- Born: 1978 (age 46–47) Iceland
- Occupation: Video game developer / Investor

= Sigurlína Ingvarsdóttir =

Icelandic video game developer

Sigurlína (Lína) Valgerður Ingvarsdóttir (born 1978) is an Icelandic video game developer. She worked for EA DICE in Stockholm, Sweden, starting in 2012, and coordinated the development of Star Wars Battlefront (2015) and later of FIFA. Since 2021, she has been chair of Icelandic game developer Solid Clouds. Sigurlína is a founding partner at Behold Ventures, a venture capital fund investing in early-stage game companies across the Nordics.

==Biography==
Sigurlína was born and grew up in Iceland. Growing up, she enjoyed horse riding, reading fantasy and science fiction, as well as playing video games, board games, and tabletop role-playing games. She graduated with a degree in industrial engineering from the University of Iceland in 2002. Her first job was as project manager with the Activis pharmaceutical company.
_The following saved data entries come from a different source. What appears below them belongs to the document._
**config.mk**
```make
export PLATFORM = sky130hd
export DESIGN_NAME = edm_pulse_ctrl
export DESIGN_NICKNAME = d
export VERILOG_FILES = /design/src/rtl/edm_pulse_ctrl.sv
export SDC_FILE = /design/constraint.sdc
export NUM_CORES = 1
export LEC_CHECK = 0
export ABC_AREA = 1
export BUFFER_PORTS_ARGS = -buffer_cell sky130_fd_sc_hd__buf_2
export CORE_ASPECT_RATIO = 1.75
export CORE_UTILIZATION = 25
export DETAILED_ROUTE_END_ITERATION = 8
export GPL_TIMING_DRIVEN = 0
export PLACE_DENSITY_LB_ADDON = 0.25
export REMOVE_ABC_BUFFERS = 1
export SLEW_MARGIN = 20
export SYNTH_ARGS = -nofsm -noshare
export SYNTH_HDL_FRONTEND = slang
export SYNTH_SLANG_ARGS = --single-unit
export TNS_END_PERCENT = 100
```
**constraint.sdc**
```tcl
create_clock -name clk -period 7.6 [get_ports clk]
set_input_delay 1.14 -clock clk [delete_from_list [all_inputs] [get_ports clk]]
set_output_delay 1.14 -clock clk [all_outputs]
set_load 0.005 [all_outputs]
```
**src/rtl/edm_pulse_ctrl.sv**
```systemverilog
// EDM discharge-pulse sequencer: drives the MOSFET gate through WAIT_BREAK / DISCHARGE / OFF
// using a microsecond timebase, detects breakdown, short and open gap, and packs a status word.
module edm_pulse_ctrl #(
  parameter int unsigned TICK_DIV        = 100,
  parameter logic [15:0] V_BREAK_MV      = 16'd1500,
  parameter logic [15:0] V_SHORT_MV      = 16'd300,
  parameter logic [15:0] OPEN_TIMEOUT_US = 16'd1000
) (
  input  logic        clk,
  input  logic        rst_n,
  input  logic        machine_start,
  input  logic        machine_stop,
  input  logic [15:0] Ton_data,
  input  logic [15:0] Toff_data,
  input  logic [15:0] gap_volt,
  output logic        gate_out,
  output logic        running,
  output logic [15:0] feedback_data
);

  localparam int unsigned PW = (TICK_DIV > 1) ? $clog2(TICK_DIV) : 1;
  localparam logic [PW-1:0] PRESC_MAX = PW'(TICK_DIV - 1);

  typedef enum logic [1:0] {
    IDLE       = 2'd0,
    WAIT_BREAK = 2'd1,
    DISCHARGE  = 2'd2,
    OFF        = 2'd3
  } state_e;

  state_e        state_q, state_d;
  logic [PW-1:0] presc_q, presc_d;
  logic [15:0]   us_q, us_d;
  logic [15:0]   ton_q, ton_d, toff_q, toff_d;
  logic          short_q, short_d, open_q, open_d;
  logic [7:0]    dcnt_q, dcnt_d;
  logic          gate_q, gate_d, run_q, run_d;
  logic [15:0]   fb_q, fb_d;
  logic          tick, entry;

  assign tick  = (presc_q == PRESC_MAX);
  assign entry = (state_d != state_q);

  always_comb begin
    state_d = state_q;
    short_d = short_q;
    open_d  = open_q;
    dcnt_d  = dcnt_q;
    if (machine_stop) begin
      state_d = IDLE;
    end else begin
      case (state_q)
        IDLE: begin
          if (machine_start) begin
            state_d = WAIT_BREAK;
            short_d = 1'b0;
            open_d  = 1'b0;
            dcnt_d  = 8'd0;
          end
        end
        WAIT_BREAK: begin
          // Breakdown is checked every cycle and beats a coincident timeout.
          if (gap_volt < V_BREAK_MV) begin
            state_d = DISCHARGE;
          end else if (tick && (us_q == OPEN_TIMEOUT_US - 16'd1)) begin
            state_d = OFF;
            open_d  = 1'b1;
          end
        end
        DISCHARGE: begin
          if (tick && (us_q == 16'd0) && (gap_volt < V_SHORT_MV)) begin
            state_d = OFF;
            short_d = 1'b1;
          end else if (tick && (us_q == ton_q - 16'd1)) begin
            state_d = OFF;
            dcnt_d  = dcnt_q + 8'd1;
          end
        end
        OFF: begin
          if (tick && (us_q == toff_q - 16'd1)) begin
            state_d = WAIT_BREAK;
          end
        end
        default: state_d = IDLE;
      endcase
    end
  end

  // Timebase restarts on every state entry so each dwell is a whole number of ticks.
  always_comb begin
    presc_d = presc_q + PW'(1);
    us_d    = us_q;
    if (entry) begin
      presc_d = '0;
      us_d    = 16'd0;
    end else if (tick) begin
      presc_d = '0;
      us_d    = us_q + 16'd1;
    end
  end

  always_comb begin
    ton_d  = ton_q;
    toff_d = toff_q;
    if (entry && (state_d == WAIT_BREAK)) begin
      ton_d  = (Ton_data  == 16'd0) ? 16'd1 : Ton_data;
      toff_d = (Toff_data == 16'd0) ? 16'd1 : Toff_data;
    end
  end

  assign gate_d = (state_d == WAIT_BREAK) || (state_d == DISCHARGE);
  assign run_d  = (state_d != IDLE);
  assign fb_d   = {state_d, run_d, short_d, open_d, 3'b000, dcnt_d};

  always_ff @(posedge clk or negedge rst_n) begin
    if (!rst_n) begin
      state_q <= IDLE;
      presc_q <= '0;
      us_q    <= 16'd0;
      ton_q   <= 16'd0;
      toff_q  <= 16'd0;
      short_q <= 1'b0;
      open_q  <= 1'b0;
      dcnt_q  <= 8'd0;
      gate_q  <= 1'b0;
      run_q   <= 1'b0;
      fb_q    <= 16'd0;
    end else begin
      state_q <= state_d;
      presc_q <= presc_d;
      us_q    <= us_d;
      ton_q   <= ton_d;
      toff_q  <= toff_d;
      short_q <= short_d;
      open_q  <= open_d;
      dcnt_q  <= dcnt_d;
      gate_q  <= gate_d;
      run_q   <= run_d;
      fb_q    <= fb_d;
    end
  end

  assign gate_out      = gate_q;
  assign running       = run_q;
  assign feedback_data = fb_q;

endmodule

```
==> results of run 1 <==
## worst max-delay path, cell delays in order (launching register included)
cell	delay [ps]
dfrtp_1	410
ha_1	250
inv_1	60
nor2_1	40
nand3b_2	330
clkinv_1	670
nand3_1	370
nand3_1	130
nand3_1	180
ha_2	690
nand2_8	250
nand2_1	130
nand2_1	60
## flip-flops by register name, summed over array words and instances, names as in the netlist
signal / count
feedback_data: 5
gate_out: 1
dcnt_q: 7
us_q: 16
state_q: 1
toff_q: 16
ton_q: 16
presc_q: 7
## logic make-up after synthesis
kind of cell | after synthesis
compound gates | 26
xor+xnor | 41
fa+ha+maj | 8
buf+inv | 139
flops | 69
other cells | 1
simple gates | 562
## power breakdown
part	total, mW	switching (mW)	internal [mW]
registers	0.468	0.0574	0.411
logic	0.385	0.249	0.136
clock network	0.436	0.174	0.262
total	1.29	0.481	0.808
## worst min-delay path by stage
stage | depth (start not counted) | end | startpoint | slack [ps]
after floorplan | 2 | toff_q[1] | toff_q[1] | 440
after global placement | 2 | toff_q[1] | toff_q[1] | 460
after detailed placement | 2 | toff_q[1] | toff_q[1] | 460
after CTS | 2 | toff_q[1] | toff_q[1] | 480
after global routing | 1 | presc_q[0] | presc_q[0] | 500
final | 2 | toff_q[1] | toff_q[1] | 470
## cell usage after synthesis (all sizes together) (2+ instances only)
library cell,instances
nand4,28
nor3,31
nor4,14
buf,23
dfrtp,69
a41o,2
xnor2,10
nor2,106
nand2,290
inv,102
ha,8
a21oi,6
clkbuf,12
clkinv,2
nand3b,5
xor2,31
nand3,86
o21ai,13
## metrics by stage
| stage | hold slack [ps] | instance area, um^2 | total power, mW | worst slack (ps) |
|---|---|---|---|---|
| 4_1_cts | 476 | 6320 | 1.31 | 3760 |
| 3_5_place_dp | 462 | 6020 | 0.865 | 3770 |
| 6_report | 472 | 6320 | 1.29 | 3860 |
| 2_1_floorplan | 442 | 5300 | 0.748 | 4300 |
| 5_1_grt | 503 | 6320 | 1.38 | 3480 |
| 3_3_place_gp | 462 | 5990 | 0.858 | 3270 |
## layout make-up
class                      count  area [um^2]
sequential                    69         1730
tap                          292          365
timing repair buffer          65          350
multi-input combinational    640         3190
fill                        2420        15300
clock inverter                 6         62.6
clock buffer                  10          239
inverter                     104          390
## layer usage
layer | vias to the layer above | GRT usage, %
met4 | 0 | 7.02
met2 | 102 | 30.9
met3 | 25 | 1.77
met1 | 2424 | 15.4
met5 | - | 0
li1 | 2767 | -
==> impl_metrics.csv, run 1 <==
group,metric,value,unit
run_status,outcome,"finished clean",
finish,final_common_cell,"nand2_1",
clock_network,ctsResizeCount,0,
finish,num_antenna_cells,0,
yosys,synthArstFlopShare,100,%
drt,ant_nets,0,
place,dp.cells,1170,
power_and_ir_drop,ir_drop,0.0000965,V
drt,viasPerCell,4.48,
yosys,synth.distinct_cells,41,
floorplan,initial_utilization,25.6,%
yosys,yosys_register_bits,69,
clock_network,clkLatencyLatePin,350,ps
timing,relSlewSlack,50.2,%
yosys,synthAdderAreaFrac,1.81,%
worst_hold_path,hold_path.class,"reg2reg",
critical_path,crit_end,"ton_q[13]",
critical_path,reg2reg_slack,3860,ps
floorplan,die_w,114,um
finish,postLayoutCoreUtil,29.3,%
yosys,synth_ff_type,"dfrtp_1",
drt,highest_layer,"met4",
yosys,synthCells,846,
critical_path,cp-startpoint,"presc_q[0]",
yosys,synthTopCellsByArea,"dfrtp_1, nand2_1, nand3_1",
critical_path,r2r_cells,12,
yosys,synth_area_leader_cell,"dfrtp_1",
yosys,synthSimpleGateAreaFrac,46.2,%
drt,wl_met2,9190,um
drt,dr_wl_met3,488,um
clock_network,cts.sinks,69,
timing,skew,11.8,ps
finish,drive_above_1_share,12.4,%
finish,final_cell_mix,"nand2_1, inv_1, nor2_1",
place,port_buffers,64,
timing,period_share,49.2,%
floorplan,fp-row-count,71,
yosys,synth_area,5520,um^2
drt,wire_per_inst,13.6,um
critical_path,critPathLaunchType,"flip-flop",
yosys,yosys.area.top_type_share,31.3,%
global_routing,grt_pass1_vias,5296,
place,hpwl,12900,um
finish,instances_no_fill,1186,
floorplan,io_pins,70,
yosys,syn_area_per_cell,6.52,um^2
drt,drt_iter0_markers,227,
critical_path,timing.rr.end,"ton_q[13]",
floorplan,die_h,199,um
global_routing,grt_max_degree,52,
critical_path,arrival,3980,ps
critical_path,worst_setup_path_end_kind,"flip-flop",
timing,fin_tns_setup,0,ps
global_routing,grt-ovfl-total,0,
timing,rsz0062_at_grt,"no",
critical_path,r2r_start,"presc_q[0]",
yosys,synthXorXnorAreaFrac,6.51,%
clock_network,cts_tree,"yes",
global_routing,gr-usage-all-layers,15.4,%
timing,min_period,3740,ps
yosys,synth_compound_area_share,2.97,%
timing,finalSetupViolCount,0,
clock_network,cts_buffers,9,
finish,finalNetCount,949,
yosys,synth_edf_count,0,
yosys,ys_warn_count,0,
yosys,synth_top_family_by_area,"simple AND/OR/NAND/NOR gates",
power_and_ir_drop,static-leakage-power,3.27,nW
place,gp_congestion,0.845,
critical_path,required,7830,ps
clock_network,clkTransAtPathRegs,60,ps
power_and_ir_drop,power_density,204,nW/um^2
drt,dr.pass1.iters,5,
drt,dr_total_vias,5318,
floorplan,dieArea,22700,um^2
timing,max_freq,0.267,GHz
critical_path,crit_type,"reg2reg",
timing,worstMarginPinSlew,748,ps
yosys,synth.mux.area_fraction,0,%
clock_network,ctsHoldBuffers,0,
clock_network,cts.htree.levels,3,
global_routing,grt_pass1_wl,26600,um
finish,layout-area-overhead-vs-synth,14.6,%
floorplan,core_area,21600,um^2
drt,drc,0,
drt,wirelength,16200,um
drt,wl_met1,5990,um
clock_network,postCtsSetupBuffers,0,
global_routing,antenna_found_initial,0,
clock_network,cts_root_buf,"clkbuf_16",
run,maxCapViolations,0,
clock_network,ctsLongestPathBuffers,2,
yosys,synth-seq-area-share,31.3,%
timing,final_hold_viol_count,0,
timing,drv_slew,0,
critical_path,cp_max_fo,33,
Note: power is estimated with default switching activity, not from simulation.
==> run 2: changes to the inputs <==
--- a/config.mk
+++ b/config.mk
@@ -5,7 +5,7 @@
 export SDC_FILE = /design/constraint.sdc
 export NUM_CORES = 1
 export LEC_CHECK = 0
-export ABC_AREA = 1
+export ABC_AREA = 0
 export BUFFER_PORTS_ARGS = -buffer_cell sky130_fd_sc_hd__buf_2
 export CORE_ASPECT_RATIO = 1.75
 export CORE_UTILIZATION = 25
==> constraint.sdc (replaced) <==
create_clock -name clk -period 3.2 [get_ports clk]
set_input_delay 0.48 -clock clk [delete_from_list [all_inputs] [get_ports clk]]
set_output_delay 0.48 -clock clk [all_outputs]
set_load 0.005 [all_outputs]
==> impl_metrics.csv, run 2 <==
group,metric,value,unit
run_status,outcome,"finished with violations",
run_status,violations,"negative setup slack",
critical_path,reg2reg_slack,-520,ps
critical_path,worst_setup_path_end_kind,"flip-flop",
timing,max_freq,0.269,GHz
global_routing,antenna_found_initial,0,
timing,fin_tns_setup,-16610,ps
critical_path,arrival,3940,ps
place,place_ws,-1130,ps
finish,drive_above_1_share,33.6,%
critical_path,timing.rr.end,"toff_q[5]",
critical_path,r2r_cells,12,
timing,final_hold_viol_count,0,
yosys,synth_area_leader_cell,"dfrtp_1",
finish,num_antenna_cells,0,
drt,wire_per_inst,17.4,um
clock_network,ctsLongestPathBuffers,2,
timing,hold_ws,37.6,ps
clock_network,cts.htree.levels,3,
timing,skew,8.54,ps
worst_hold_path,hold_path.class,"in2async",
place,port_buffers,64,
run,maxCapViolations,0,
place,hpwl,10100,um
critical_path,crit_type,"reg2reg",
timing,period_share,116,%
place,place_area,5200,um^2
timing,drv_slew,0,
timing,min_period,3720,ps
yosys,synth.distinct_cells,65,
clock_network,cts_buffers,9,
timing,finalSetupViolCount,58,
yosys,synthCells,494,
power_and_ir_drop,total_power,3.35,mW
finish,layout-area-overhead-vs-synth,26.9,%
yosys,yosys_register_bits,69,
global_routing,grt_pass1_wl,22400,um
yosys,synthTopCellsByArea,"dfrtp_1, mux2_4, xnor2_1",
place,gp_congestion,0.867,
critical_path,r2r_start,"toff_q[6]",
finish,final_common_cell,"buf_2",
finish,final_cell_mix,"buf_2, dfrtp_1, nor2_1",
timing,relSlewSlack,45.0,%
finish,register_area,1740,um^2
critical_path,critPathLaunchType,"flip-flop",
drt,viasPerCell,5.05,
yosys,synth-seq-area-share,36.6,%
yosys,synth.most_common_cell,"dfrtp_1",
yosys,ys_warn_count,0,
power_and_ir_drop,power_density,560,nW/um^2
power_and_ir_drop,static-leakage-power,2.54,nW
global_routing,grt_pass1_vias,4129,
finish,final_area,5990,um^2
clock_network,clkTransAtPathRegs,60,ps
yosys,syn_area_per_cell,9.56,um^2
critical_path,cp_max_fo,8,
drt,wirelength,14100,um
timing,setup_ws,-518,ps
drt,dr_total_vias,4098,
yosys,synth_edf_count,0,
yosys,synth_area,4720,um^2
timing,rsz0062_at_grt,"yes",
clock_network,cts_tree,"yes",
drt,drt_iter0_markers,185,
clock_network,cts_root_buf,"clkbuf_16",
timing,worstMarginPinSlew,820,ps
finish,multiInputGateArea,2930,um^2
floorplan,die_h,184,um
drt,dr.pass1.iters,4,
yosys,synth_common_cells,"dfrtp_1, nor2_1, xnor2_1",
drt,ant_nets,0,
finish,biggestRegsByFlops,"toff_q (16), ton_q (16), us_q (16)",
floorplan,dieArea,19500,um^2
clock_network,cts.sinks,69,
floorplan,io_pins,70,
clock_network,clkLatencyLatePin,340,ps
global_routing,gr-usage-all-layers,14.9,%
finish,fill_cells,1901,
floorplan,fp-row-count,66,
drt,drc,0,
floorplan,core_area,18500,um^2
power_and_ir_drop,ir_drop,0.000206,V
critical_path,required,3420,ps
global_routing,grt_max_degree,49,
yosys,synth_ff_type,"dfrtp_1",
finish,finalNetCount,629,
yosys,yosys.area.top_type_share,36.6,%
global_routing,grt-ovfl-total,0,
floorplan,initial_utilization,25.5,%
yosys,synthArstFlopShare,100,%
floorplan,die_w,106,um
run 2: cell count changes after synthesis, moves of 13 or more:
| cell | previous run | this run |
|---|---|---|
| nand2_1 | 281 | 29 |
| inv_1 | 101 | 17 |
| nand3_1 | 85 | 17 |
| nor2_1 | 100 | 49 |
| mux2_4 | 0 | 28 |
| xnor2_1 | 10 | 31 |
| or4_1 | 0 | 14 |
| nand4_1 | 28 | 15 |
run 2: repair_timing:
action | 4_1_cts | 5_1_grt
hold buffers | 0 | 0
gates resized for setup | 58 | 11
cloned | 2 | 0
pin swaps | 20 | 5
setup buffers | 29 | 1
endpoints found under the setup margin | 67 | 64
run 2: cells by family after synthesis:
| logic type | count (synthesis) | synth area share, % |
|---|---|---|
| other | 1 | 0.0794 |
| buffers and inverters | 52 | 6.15 |
| XOR/XNOR | 57 | 10.6 |
| flip-flops | 69 | 36.6 |
| multiplexers | 36 | 10.7 |
| AND/OR/NAND/NOR | 200 | 23.2 |
| adder cells (fa/ha/maj) | 8 | 2.12 |
| AO/OA/AOI/OAI | 71 | 10.6 |
run 2: how the worst max path moves through the flow:
stage                    from   endpoint  slack [ps]  cells after the start
floorplan            ton_q[0]   ton_q[6]       -1070                     13
global placement    toff_q[5]   ton_q[7]       -1970                     10
detailed placement  toff_q[5]   ton_q[7]       -1130                     11
CTS                 toff_q[6]  toff_q[3]        -470                     12
global route        toff_q[6]  ton_q[13]        -590                     12
finish              toff_q[6]  toff_q[5]        -520                     12
run 2: area by class of cell:
| type | instances | share of cell area [%] |
|---|---|---|
| clock inverter | 6 | 0.815 |
| sequential | 69 | 29.0 |
| inverter | 17 | 1.07 |
| tap | 238 | 4.97 |
| multi-input combinational | 375 | 48.9 |
| timing repair buffer | 97 | 11.4 |
| clock buffer | 10 | 3.82 |
run 2: metal layers:
| layer | track usage, % | part of all wire (%) | wire (um) | vias up |
|---|---|---|---|---|
| li1 | - | - | - | 1932 |
| met2 | 28.6 | 56 | 7890 | 113 |
| met3 | 2.09 | 3.3 | 461 | 27 |
| met5 | 0 | 0 | 0 | - |
| met4 | 7.22 | 3.6 | 503 | 0 |
| met1 | 15.7 | 37 | 5240 | 2026 |
run 2: worst max-delay path: stages (launching register included):
cell and delay, ps:
dfrtp_2 410, or4_4 540, or3_4 340, or4b_4 540, a2111oi_4 390, and4_1 270, or3_4 140, ha_4 120
inv_2 40, a31oi_4 190, buf_12 170, buf_16 140, mux2_4 300
run 2: per-stage QoR:
| step | std cells | utilization (%) |
|---|---|---|
| finish | 812 | 32.4 |
| global route | 812 | 32.4 |
| global placement | 763 | 27.7 |
| floorplan | 461 | - |
| CTS | 812 | 32.3 |
| detailed placement | 766 | 28.1 |
run 2: power by group:
part	internal [mW]	switching, mW	leakage [nW]
clock network	0.530	0.418	0.125
registers	1.04	0.239	0.877
logic	0.609	0.518	1.54
total	2.18	1.17	2.54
Through friends working on EVE Online at CCP Games, she joined the company in 2006, rising to the level of senior producer.

After a spell with Ubisoft in 2011, in 2012 she joined DICE to coordinate Battlefront, which has enjoyed commercial success. After shipping the game, she moved to Vancouver to become Senior Producer for FIFA. She joined independent studio Bonfire Studios in California in the summer of 2018 and three years later was announced chairwoman of Icelandic game developer Solid Clouds.

Sigurlína is a member of The Future Is Ours campaign, which is concerned with carbon emission levels. She also served as one of the first chairs of the Icelandic Game Industry.